Monthly Archives: November 2013

Restarting My Blog

I’ve been thinking of switching my focus on technology for a while: I’ve been on the Microsoft bandwagon since 1995 and devoted all my professional energy keeping up with the latest of what Redmond has to offer.  This is great at my current position.  However, it keeps me somewhat shut off from the other camp, like, the rest of the world.  With Hadoop and its derived technologies so prominent these days, all the major companies, when hiring a BI talent, request Hadoop skills.  I want to be on that boat!

3 weeks ago, I installed a VirtualBox VM with Linux/Ubuntu.  Installed and configured Hadoop 2.2.0 and have the system ready as a single node machine.  It was much harder than I thought and I felt like a baby taking her first steps.  What I’ve learned so far:

1. how to keep my system updated.

2. how to download a package or a piece software and install it on the machine.

3. how to create a new user as the service account, and how to change user in terminal.

4. how to use Nano editor and what sudo means.

5. the “official” Hadoop installation doc is very hard to read because it assumes functional knowledge of Linux.  Online search results, though helpful, often outdated.  In trying to update the config xml files, one blogger refer to a file exists in a different location and that threw me off.  What I did is to keep looking and not getting stuck in one place.  Eventually, it will work.

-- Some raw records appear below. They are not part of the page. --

--- src/hw/rtl/gffp_ctrl.sv ---
module gffp_ctrl
   import gffp_pkg::*;
(
   input  logic         clock,
   input  logic         reset,
   input  logic         req_valid,
   output logic         req_stall,
   output logic         rsp_valid,
   input  logic         rsp_stall,
   input  gffp_sts_type sts,
   output gffp_cmd_type cmd
);

   localparam logic [2:0] ST_IDLE    = 3'd0;
   localparam logic [2:0] ST_CHECK   = 3'd1;
   localparam logic [2:0] ST_SCAN    = 3'd2;
   localparam logic [2:0] ST_EVAL    = 3'd3;
   localparam logic [2:0] ST_MARK_RD = 3'd4;
   localparam logic [2:0] ST_MARK_WR = 3'd5;
   localparam logic [2:0] ST_DONE    = 3'd6;

   logic [2:0] state_ff, state_in;
   logic       ok_ff, ok_in;
   logic       rsp_valid_ff, rsp_valid_in;

   always_comb begin
      state_in  = state_ff;
      ok_in     = ok_ff;
      cmd       = '0;
      req_stall = 1'b1;
      case (state_ff)
         ST_IDLE: begin
            req_stall = 1'b0;
            if (req_valid) begin
               cmd.accept = 1'b1;
               state_in   = ST_CHECK;
            end
         end
         ST_CHECK: begin
            ok_in = 1'b0;
            if (sts.is_clear) begin
               cmd.clear_grid = 1'b1;
               state_in       = ST_DONE;
            end else if (sts.bad_item) begin
               state_in = ST_DONE;
            end else begin
               cmd.start = 1'b1;
               state_in  = ST_SCAN;
            end
         end
         ST_SCAN: begin
            cmd.scan = 1'b1;
            if (sts.row_last) begin
               state_in = ST_EVAL;
            end
         end
         ST_EVAL: begin
            cmd.eval = 1'b1;
            if (sts.fit_found) begin
               state_in = ST_MARK_RD;
            end else if (sts.y_last) begin
               state_in = ST_DONE;
            end else begin
               state_in = ST_SCAN;
            end
         end
         ST_MARK_RD: begin
            state_in = ST_MARK_WR;
         end
         ST_MARK_WR: begin
            cmd.mark_wr = 1'b1;
            if (sts.row_last) begin
               ok_in    = 1'b1;
               state_in = ST_DONE;
            end else begin
               state_in = ST_MARK_RD;
            end
         end
         ST_DONE: begin
            if (!rsp_valid_ff || !rsp_stall) begin
               cmd.load_rsp   = 1'b1;
               cmd.rsp_placed = ok_ff;
               state_in       = ST_IDLE;
            end
         end
         default: begin
            state_in = ST_IDLE;
         end
      endcase
   end

   assign rsp_valid_in = cmd.load_rsp | (rsp_valid_ff & rsp_stall);

   always_ff @(posedge clock) begin
      if (reset) begin
         state_ff     <= ST_IDLE;
         ok_ff        <= 1'b0;
         rsp_valid_ff <= 1'b0;
      end else begin
         state_ff     <= state_in;
         ok_ff        <= ok_in;
         rsp_valid_ff <= rsp_valid_in;
      end
   end

   assign rsp_valid = rsp_valid_ff;

   a_load_slot_free: assert property (@(posedge clock) disable iff (reset)
      cmd.load_rsp |-> (!rsp_valid_ff || !rsp_stall))
      else $error("response loaded over a pending transaction");

   a_ok_from_mark: assert property (@(posedge clock) disable iff (reset)
      (state_ff == ST_DONE && ok_ff) |->
         ($past(state_ff) == ST_MARK_WR || $past(state_ff) == ST_DONE))
      else $error("placed result without a mark pass");

   a_rsp_rise_load: assert property (@(posedge clock) disable iff (reset)
      $rose(rsp_valid_ff) |-> $past(cmd.load_rsp))
      else $error("response valid rose without a load");

endmodule

--- src/hw/rtl/gffp_dp.sv ---
module gffp_dp
   import gffp_pkg::*;
#(
   parameter int GRID_W   = 16,
   parameter int GRID_H   = 32,
   parameter int MAX_ITEM = 8
) (
   input  logic              clock,
   input  logic              reset,
   input  logic [CMD_W-1:0]  req_command,
   input  logic [DIM_W-1:0]  req_item_width,
   input  logic [DIM_W-1:0]  req_item_height,
   input  logic              csr_write_enable,
   input  logic [GW_W-1:0]   csr_write_data,
   input  gffp_cmd_type      cmd,
   output gffp_sts_type      sts,
   output logic              rsp_placed,
   output logic [POSX_W-1:0] rsp_pos_x,
   output logic [POSY_W-1:0] rsp_pos_y
);

   localparam int XW   = (GRID_W > 1) ? $clog2(GRID_W) : 1;
   localparam int YW   = (GRID_H > 1) ? $clog2(GRID_H) : 1;
   localparam int EW   = $clog2(GRID_W + 1);
   localparam int PADW = GRID_W + 16;

   logic [CMD_W-1:0]  cmd_ff;
   logic [DIM_W-1:0]  w_ff, h_ff;
   logic [GW_W-1:0]   gw_ff, gw_in;
   logic [EW-1:0]     ew_ff, ew_in, ew_now;
   logic [YW-1:0]     y_ff, y_in;
   logic [DIM_W-1:0]  r_ff, r_in;
   logic [GRID_W-1:0] acc_ff, acc_in;
   logic [XW-1:0]     x_ff, x_in;
   logic              pend_ff;
   logic              rvalid_ff;
   logic [GRID_H-1:0] row_vld_ff, row_vld_in;
   logic              placed_ff;
   logic [POSX_W-1:0] pos_x_ff;
   logic [POSY_W-1:0] pos_y_ff;

   logic [9:0]        row_sum;
   logic [YW-1:0]     row_addr;
   logic [GRID_W-1:0] ram_rdata, rd_row, comb_row, span, wdata;
   logic [15:0]       wmask;
   logic [GRID_W-1:0] fit;
   logic              found;
   logic [XW-1:0]     fx;
   logic [PADW-1:0]   pad;
   logic [PADW-1:0]   win;
   logic [31:0]       x_ext, y_ext;

   // Band row address: candidate top row plus offset
   assign row_sum  = 10'(y_ff) + 10'(r_ff);
   assign row_addr = row_sum[YW-1:0];

   // Rows never written since the last clear read as free
   assign rd_row   = rvalid_ff ? ram_rdata : '0;
   assign comb_row = acc_ff | rd_row;
   assign wmask    = 16'((17'(1) << w_ff) - 17'(1));

   assign ew_now = (8'(gw_ff) > 8'(GRID_W)) ? EW'(GRID_W) : EW'(gw_ff);

   always_comb begin
      pad = PADW'(comb_row);
      for (int x = 0; x < GRID_W; x++) begin
         win    = pad >> x;
         fit[x] = ((win[15:0] & wmask) == 16'd0) &&
                  ((8'(x) + 8'(w_ff)) <= 8'(ew_ff));
      end
      found = 1'b0;
      fx    = '0;
      for (int x = GRID_W - 1; x >= 0; x--) begin
         if (fit[x]) begin
            found = 1'b1;
            fx    = XW'(x);
         end
      end
   end

   assign span  = GRID_W'(PADW'(wmask) << x_ff);
   assign wdata = rd_row | span;

   assign sts.is_clear  = (cmd_ff == CMD_CLEAR);
   assign sts.bad_item  = (w_ff == '0) || (h_ff == '0) ||
                          (5'(w_ff) > 5'(MAX_ITEM)) || (5'(h_ff) > 5'(MAX_ITEM)) ||
                          (8'(w_ff) > 8'(ew_now)) || (10'(h_ff) > 10'(GRID_H));
   assign sts.row_last  = ((5'(r_ff) + 5'd1) == 5'(h_ff));
   assign sts.y_last    = ((10'(y_ff) + 10'(h_ff)) == 10'(GRID_H));
   assign sts.fit_found = found;

   always_comb begin
      gw_in      = gw_ff;
      ew_in      = ew_ff;
      y_in       = y_ff;
      r_in       = r_ff;
      acc_in     = acc_ff;
      x_in       = x_ff;
      row_vld_in = row_vld_ff;

      if (csr_write_enable) begin
         gw_in = csr_write_data;
      end

      if (pend_ff) begin
         acc_in = comb_row;
      end

      if (cmd.start) begin
         ew_in  = ew_now;
         y_in   = '0;
         r_in   = '0;
         acc_in = '0;
      end

      if (cmd.scan && !sts.row_last) begin
         r_in = r_ff + 4'd1;
      end

      if (cmd.eval) begin
         r_in = '0;
         if (found) begin
            x_in = fx;
         end else begin
            y_in   = y_ff + YW'(1);
            acc_in = '0;
         end
      end

      if (cmd.mark_wr) begin
         r_in                 = r_ff + 4'd1;
         row_vld_in[row_addr] = 1'b1;
      end

      if (cmd.clear_grid) begin
         row_vld_in = '0;
      end
   end

   assign x_ext = 32'(x_ff);
   assign y_ext = 32'(y_ff);

   always_ff @(posedge clock) begin
      if (reset) begin
         gw_ff      <= GW_RESET;
         row_vld_ff <= '0;
         pend_ff    <= 1'b0;
      end else begin
         gw_ff      <= gw_in;
         row_vld_ff <= row_vld_in;
         pend_ff    <= cmd.scan;
      end
   end

   always_ff @(posedge clock) begin
      if (cmd.accept) begin
         cmd_ff <= req_command;
         w_ff   <= req_item_width;
         h_ff   <= req_item_height;
      end
      ew_ff     <= ew_in;
      y_ff      <= y_in;
      r_ff      <= r_in;
      acc_ff    <= acc_in;
      x_ff      <= x_in;
      rvalid_ff <= row_vld_ff[row_addr];
      if (cmd.load_rsp) begin
         placed_ff <= cmd.rsp_placed;
         pos_x_ff  <= cmd.rsp_placed ? x_ext[POSX_W-1:0] : '0;
         pos_y_ff  <= cmd.rsp_placed ? y_ext[POSY_W-1:0] : '0;
      end
   end

   gffp_ram #(
      .WIDTH (GRID_W),
      .DEPTH (GRID_H)
   ) u_occ_ram (
      .clock   (clock),
      .wr_en   (cmd.mark_wr),
      .wr_addr (row_addr),
      .wr_data (wdata),
      .rd_addr (row_addr),
      .rd_data (ram_rdata)
   );

   assign rsp_placed = placed_ff;
   assign rsp_pos_x  = pos_x_ff;
   assign rsp_pos_y  = pos_y_ff;

   a_wr_in_range: assert property (@(posedge clock) disable iff (reset)
      cmd.mark_wr |-> (row_sum < 10'(GRID_H)))
      else $error("occupancy write past the last row");

   a_mark_in_width: assert property (@(posedge clock) disable iff (reset)
      cmd.mark_wr |-> ((8'(x_ff) + 8'(w_ff)) <= 8'(ew_ff)))
      else $error("marked span beyond the active width");

   a_fit_is_free: assert property (@(posedge clock) disable iff (reset)
      (cmd.eval && found) |=> ((span & $past(comb_row)) == '0))
      else $error("chosen corner overlaps occupied cells");

endmodule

I am at the point where I tried to compile the sample WordCount java script in Hadoop

$ javac -classpath ${HADOOP_HOME}/hadoop-${HADOOP_VERSION}-core.jar -d wordcount_classes

I am getting 18 errors, starting from

import org.apache.hadoop.mapred.*

It says package org.apache.hadoop.mapred does not exist.  I am gussing the classpath is incorrect.

On a separate endeavor, I am learning Java from the beginning.  I wrote a HelloWorld program today.  Just have to keep at it, even if it’s just a little bit of progress each day.